Even though Monday’s Kentucky Tonight program was promoted as a discussion about the state budget and tax reform, it was really a conversation about the fall campaign and control of the State House of Representatives.
For a look at why the panelists got off topic, we’ll review the video in just a moment.
According to Kentucky Budget Director Jane Driskell, as reported by the Courier-Journal’s Tom Loftus, the Beshear administration is facing a significant shortfall in state revenue, forcing Driskell and cabinet heads to find ways to balance the 2014-16 budget. Some have mentioned more departmental spending cuts and dipping into the state’s Rainy Day fund as possible alternatives.
Kentucky Tonight panelist Jason Bailey, director of the Kentucky Economic Policy Center, noted that individual income tax receipts fell short of projections, creating part of the problem.

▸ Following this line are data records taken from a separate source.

## src/sx_pkg.sv

```systemverilog
// constants for the skip/subtract/swap/xor execution block
// assumes an 8-bit core with 16-bit program words and AXI4-Lite for software access
package sx_pkg;
    localparam int unsigned DATA_W = 8;
    localparam int unsigned ROM_W = 16;
    localparam int unsigned ROM_AW = 10;
    localparam int unsigned RAM_AW = 5;
    // register byte offsets
    localparam logic [7:0] OFF_CMD = 8'h00;
    localparam logic [7:0] OFF_OPND = 8'h04;
    localparam logic [7:0] OFF_WORK = 8'h08;
    localparam logic [7:0] OFF_FLAGS = 8'h0c;
    localparam logic [7:0] OFF_TBLPTR = 8'h10;
    localparam logic [7:0] OFF_THIGH = 8'h14;
    localparam logic [7:0] OFF_STAT = 8'h18;
    // command register fields
    localparam int unsigned CMD_OP_LSB = 0;
    localparam int unsigned CMD_BIT_LSB = 8;
    localparam int unsigned CMD_ADDR_LSB = 16;
    localparam int unsigned CMD_IMM_LSB = 24;
    // flag register bit positions
    localparam int unsigned FLG_C = 0;
    localparam int unsigned FLG_HC = 1;
    localparam int unsigned FLG_Z = 2;
    localparam int unsigned FLG_WRAP = 3;
    // status register bit positions
    localparam int unsigned ST_BUSY = 0;
    localparam int unsigned ST_SKIP = 1;
    localparam int unsigned ST_CYC_LSB = 4;
    localparam logic [7:0] WORK_RST = 8'h00;
    localparam logic [3:0] FLAGS_RST = 4'h0;
    localparam logic [1:0] AXI_OKAY = 2'b00;
    localparam logic [1:0] AXI_SLVERR = 2'b10;
    localparam int unsigned CYC_PLAIN = 1;
    localparam int unsigned CYC_SKIP = 2;
    typedef enum logic [4:0] {
        SX_NOP, SX_INC_SKIP, SX_INC_WORK_SKIP, SX_BIT_SET_SKIP, SX_BIT_CLR_SKIP,
        SX_BYTE_NIL_SKIP, SX_COPY_NIL_SKIP, SX_SUB_WORK, SX_SUB_MEM, SX_SUB_IMM,
        SX_SWAP_MEM, SX_SWAP_WORK, SX_TBL_CUR, SX_TBL_LAST, SX_XOR_WORK,
        SX_XOR_MEM, SX_XOR_IMM
    } sx_op_t;
    typedef enum logic [2:0] {
        SX_IDLE, SX_READ, SX_EXEC, SX_ROM, SX_DUMMY
    } sx_phase_t;
endpackage

```

## src/sx_exec.sv

```systemverilog
// execution unit for skips, subtraction, nibble exchange, table read and xor
// assumes single-cycle synchronous data memory and program memory read ports
// Notes on behaviour
// - true skip discards the prefetched instruction: two cycles, else one
// - inc_skip_zero writes memory plus one back, skips on zero sum
// - inc_to_work_skip_zero puts sum in work_register, skips on zero
// - bit_set_skip skips when the selected memory bit is one
// - bit-clear mem_nil_skip skips when the selected memory bit is zero
// - byte mem_nil_skip skips when the whole memory byte is zero
// - copy_nil_skip copies byte to work_register, skips when zero
// - minus_mem_to_work: work plus complement of memory plus one, four flags
// - minus_to_mem: same subtraction, result written to memory
// - immediate subtraction from work_register updates all four flags
// - nibble_exchange_mem swaps nibbles of memory byte in place
// - nibble_exchange_to_work puts swapped byte in work_register only
// - table_read_current_page: low byte to memory, high to table_high_latch
// - table_read_final_page: same from last page, no flag changes
// - xor memory into work_register, zero flag only
// - xor result written to memory, zero flag only
// - xor immediate into work_register, zero flag only
//
// The implementer's own choices: the register offsets and the AXI4-Lite register port.
`timescale 1ns/1ps
module sx_exec #(
    parameter int unsigned PAGE_W = 8
) (
    // clock and reset
    input wire logic aclk,
    input wire logic aresetn,
    // axi4-lite slave
    input wire logic [7:0] s_axi_awaddr,
    input wire logic s_axi_awvalid,
    output logic s_axi_awready,
    input wire logic [31:0] s_axi_wdata,
    input wire logic [3:0] s_axi_wstrb,
    input wire logic s_axi_wvalid,
    output logic s_axi_wready,
    output logic [1:0] s_axi_bresp,
    output logic s_axi_bvalid,
    input wire logic s_axi_bready,
    input wire logic [7:0] s_axi_araddr,
    input wire logic s_axi_arvalid,
    output logic s_axi_arready,
    output logic [31:0] s_axi_rdata,
    output logic [1:0] s_axi_rresp,
    output logic s_axi_rvalid,
    input wire logic s_axi_rready,
    // data memory port
    output logic [sx_pkg::RAM_AW-1:0] ram_addr,
    output logic ram_we,
    output logic [sx_pkg::DATA_W-1:0] ram_wdata,
    input wire logic [sx_pkg::DATA_W-1:0] ram_rdata,
    // program memory port
    output logic [sx_pkg::ROM_AW-1:0] rom_addr,
    input wire logic [sx_pkg::ROM_W-1:0] rom_rdata,
    // pipeline
    input wire logic [sx_pkg::ROM_AW-1:0] pc_page,
    output logic discard_fetch
);
    import sx_pkg::*;

    // the page offset comes from the 8-bit table pointer and at least one page bit must remain
    if (PAGE_W == 0 || PAGE_W > DATA_W || PAGE_W >= ROM_AW) begin : g_bad_page
        $error("sx_exec: PAGE_W out of range");
    end

    typedef struct packed {
        logic awready;
        logic wready;
        logic bvalid;
        logic [1:0] bresp;
        logic arready;
        logic rvalid;
        logic [1:0] rresp;
        logic [31:0] rdata;
        logic aw_held;
        logic [7:0] aw_addr;
        logic w_held;
        logic [31:0] w_data;
        logic [3:0] w_strb;
        sx_phase_t phase;
        sx_op_t op;
        logic [2:0] bsel;
        logic [RAM_AW-1:0] addr;
        logic [DATA_W-1:0] imm;
        logic [DATA_W-1:0] work;
        logic [3:0] flags;
        logic [DATA_W-1:0] tbl_ptr;
        logic [DATA_W-1:0] tbl_high;
        logic last_skip;
        logic [1:0] last_cycles;
        logic [RAM_AW-1:0] ram_addr;
        logic ram_we;
        logic [DATA_W-1:0] ram_wdata;
        logic [ROM_AW-1:0] rom_addr;
        logic discard;
    } sx_state_t;

    sx_state_t st, next_st;

    function automatic logic [DATA_W-1:0] nib_swap(input logic [DATA_W-1:0] v);
        return {v[3:0], v[7:4]};
    endfunction

    // returns {wrap, hc, c, result}
    function automatic logic [DATA_W+2:0] sub8(input logic [DATA_W-1:0] a,
                                               input logic [DATA_W-1:0] b);
        logic [4:0] lo;
        logic [DATA_W:0] full;
        logic [DATA_W-1:0] nb;
        logic wrap;
        nb = ~b;
        lo = {1'b0, a[3:0]} + {1'b0, nb[3:0]} + 5'h01;
        full = {1'b0, a} + {1'b0, nb} + 9'h001;
        wrap = (a[7] != b[7]) && (full[7] != a[7]);
        return {wrap, lo[4], full[8], full[7:0]};
    endfunction

    always_comb begin
        logic [DATA_W-1:0] m;
        logic [DATA_W-1:0] sum;
        logic [DATA_W+2:0] sr;
        logic skip;
        logic [7:0] rd_off;
        logic [31:0] wv;
        m = ram_rdata;
        sum = 8'(m + 8'h01);
        sr = '0;
        skip = 1'b0;
        rd_off = 8'h00;
        wv = 32'h0000_0000;
        next_st = st;
        next_st.ram_we = 1'b0;
        next_st.discard = 1'b0;

        // write channel: address and data may arrive in either order
        if (s_axi_awvalid && st.awready) begin
            next_st.aw_held = 1'b1;
            next_st.aw_addr = s_axi_awaddr;
            next_st.awready = 1'b0;
        end
        if (s_axi_wvalid && st.wready) begin
            next_st.w_held = 1'b1;
            next_st.w_data = s_axi_wdata;
            next_st.w_strb = s_axi_wstrb;
            next_st.wready = 1'b0;
        end
        if (st.bvalid && s_axi_bready) begin
            next_st.bvalid = 1'b0;
            next_st.awready = 1'b1;
            next_st.wready = 1'b1;
        end
        if (st.aw_held && st.w_held && !st.bvalid) begin
            next_st.aw_held = 1'b0;
            next_st.w_held = 1'b0;
            next_st.bvalid = 1'b1;
            next_st.bresp = AXI_OKAY;
            wv = st.w_data;
            unique case ({st.aw_addr[7:2], 2'b00})
                OFF_CMD: begin
                    // a command is only accepted while idle and with all lanes present
                    if (st.phase == SX_IDLE && st.w_strb == 4'hf) begin
                        next_st.op = sx_op_t'(wv[CMD_OP_LSB +: 5]);
                        next_st.bsel = wv[CMD_BIT_LSB +: 3];
                        next_st.addr = wv[CMD_ADDR_LSB +: RAM_AW];
                        next_st.imm = wv[CMD_IMM_LSB +: DATA_W];
                        next_st.phase = SX_READ;
                        next_st.ram_addr = wv[CMD_ADDR_LSB +: RAM_AW];
                    end else begin
                        next_st.bresp = AXI_SLVERR;
                    end
                end
                OFF_WORK: if (st.w_strb[0]) next_st.work = wv[7:0];
                OFF_FLAGS: if (st.w_strb[0]) next_st.flags = wv[3:0];
                OFF_TBLPTR: if (st.w_strb[0]) next_st.tbl_ptr = wv[7:0];
                OFF_OPND, OFF_THIGH, OFF_STAT: ;
                default: next_st.bresp = AXI_SLVERR;
            endcase
        end

        // read channel
        if (st.rvalid && s_axi_rready) begin
            next_st.rvalid = 1'b0;
            next_st.arready = 1'b1;
        end
        if (s_axi_arvalid && st.arready) begin
            next_st.arready = 1'b0;
            next_st.rvalid = 1'b1;
            next_st.rresp = AXI_OKAY;
            rd_off = {s_axi_araddr[7:2], 2'b00};
            unique case (rd_off)
                OFF_CMD: next_st.rdata = {27'h0, st.op};
                OFF_OPND: next_st.rdata = {24'h0, st.imm};
                OFF_WORK: next_st.rdata = {24'h0, st.work};
                OFF_FLAGS: next_st.rdata = {28'h0, st.flags};
                OFF_TBLPTR: next_st.rdata = {24'h0, st.tbl_ptr};
                OFF_THIGH: next_st.rdata = {24'h0, st.tbl_high};
                OFF_STAT: next_st.rdata = {26'h0, st.last_cycles, 2'b00,
                                           st.last_skip, st.phase != SX_IDLE};
                default: begin
                    next_st.rdata = 32'h0000_0000;
                    next_st.rresp = AXI_SLVERR;
                end
            endcase
        end

        unique case (st.phase)
            SX_IDLE: ;
            SX_READ: begin
                // memory read latency is one cycle
                next_st.phase = SX_EXEC;
                if (st.op == SX_TBL_CUR) begin
                    next_st.rom_addr = {pc_page[ROM_AW-1:PAGE_W], st.tbl_ptr[PAGE_W-1:0]};
                    next_st.phase = SX_ROM;
                end else if (st.op == SX_TBL_LAST) begin
                    next_st.rom_addr = {{(ROM_AW-PAGE_W){1'b1}}, st.tbl_ptr[PAGE_W-1:0]};
                    next_st.phase = SX_ROM;
                end
            end
            SX_ROM: begin
                next_st.phase = SX_EXEC;
            end
            SX_EXEC: begin
                unique case (st.op)
                    SX_INC_SKIP: begin
                        next_st.ram_we = 1'b1;
                        next_st.ram_wdata = sum;
                        skip = (sum == 8'h00);
                    end
                    SX_INC_WORK_SKIP: begin
                        next_st.work = sum;
                        skip = (sum == 8'h00);
                    end
                    SX_BIT_SET_SKIP: skip = m[st.bsel];
                    SX_BIT_CLR_SKIP: skip = !m[st.bsel];
                    SX_BYTE_NIL_SKIP: skip = (m == 8'h00);
                    SX_COPY_NIL_SKIP: begin
                        next_st.work = m;
                        skip = (m == 8'h00);
                    end
                    SX_SUB_WORK, SX_SUB_MEM, SX_SUB_IMM: begin
                        sr = sub8(st.work, (st.op == SX_SUB_IMM) ? st.imm : m);
                        next_st.flags[FLG_C] = sr[DATA_W];
                        next_st.flags[FLG_HC] = sr[DATA_W+1];
                        next_st.flags[FLG_WRAP] = sr[DATA_W+2];
                        next_st.flags[FLG_Z] = (sr[7:0] == 8'h00);
                        if (st.op == SX_SUB_MEM) begin
                            next_st.ram_we = 1'b1;
                            next_st.ram_wdata = sr[7:0];
                        end else begin
                            next_st.work = sr[7:0];
                        end
                    end
                    SX_SWAP_MEM: begin
                        next_st.ram_we = 1'b1;
                        next_st.ram_wdata = nib_swap(m);
                    end
                    SX_SWAP_WORK: next_st.work = nib_swap(m);
                    SX_TBL_CUR, SX_TBL_LAST: begin
                        next_st.ram_we = 1'b1;
                        next_st.ram_wdata = rom_rdata[7:0];
                        next_st.tbl_high = rom_rdata[15:8];
                    end
                    SX_XOR_WORK, SX_XOR_IMM: begin
                        next_st.work = st.work ^ ((st.op == SX_XOR_IMM) ? st.imm : m);
                        next_st.flags[FLG_Z] = (next_st.work == 8'h00);
                    end
                    SX_XOR_MEM: begin
                        next_st.ram_we = 1'b1;
                        next_st.ram_wdata = st.work ^ m;
                        next_st.flags[FLG_Z] = ((st.work ^ m) == 8'h00);
                    end
                    SX_NOP: ;
                    // op codes past the last one are accepted but do nothing
                    default: ;
                endcase
                next_st.last_skip = skip;
                // the prefetched word is dropped and a dummy cycle follows
                next_st.discard = skip;
                next_st.last_cycles = skip ? 2'(CYC_SKIP) : 2'(CYC_PLAIN);
                next_st.phase = skip ? SX_DUMMY : SX_IDLE;
            end
            SX_DUMMY: next_st.phase = SX_IDLE;
        endcase
    end

    always_ff @(posedge aclk) begin
        if (!aresetn) begin
            st <= '0;
            st.awready <= 1'b1;
            st.wready <= 1'b1;
            st.arready <= 1'b1;
            st.phase <= SX_IDLE;
            st.op <= SX_NOP;
            st.work <= WORK_RST;
            st.flags <= FLAGS_RST;
        end else begin
            st <= next_st;
        end
    end

    assign s_axi_awready = st.awready;
    assign s_axi_wready = st.wready;
    assign s_axi_bvalid = st.bvalid;
    assign s_axi_bresp = st.bresp;
    assign s_axi_arready = st.arready;
    assign s_axi_rvalid = st.rvalid;
    assign s_axi_rresp = st.rresp;
    assign s_axi_rdata = st.rdata;
    assign ram_addr = st.ram_addr;
    assign ram_we = st.ram_we;
    assign ram_wdata = st.ram_wdata;
    assign rom_addr = st.rom_addr;
    assign discard_fetch = st.discard;
endmodule

```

Our discussion made a sharp turn away from the shortfall to how Kentucky can improve its anemic revenue growth. The group debated creating more jobs, the costs and benefits of expanding Medicaid under the Affordable Care Act, and pursuing tax reform.
And then came a tweet from a viewer about right-to-work and why Kentucky hasn’t joined several neighboring states in adopting the law that allows workers to be hired without compelling them to belong to a union.
Roll the video.
A number of state legislators favor a right-to-work law.
Republicans need to gain only five seats to take control of the Kentucky House of Representatives. The state Senate already has a Republican majority.
I’m often asked why I like reporting, discussing, and teaching politics. One of my answers is because no matter how frustrating and impossible the political process seems to be, politics does matter. You only have to look to this fall’s battle for the state legislature and the future of Kentucky to make that observation.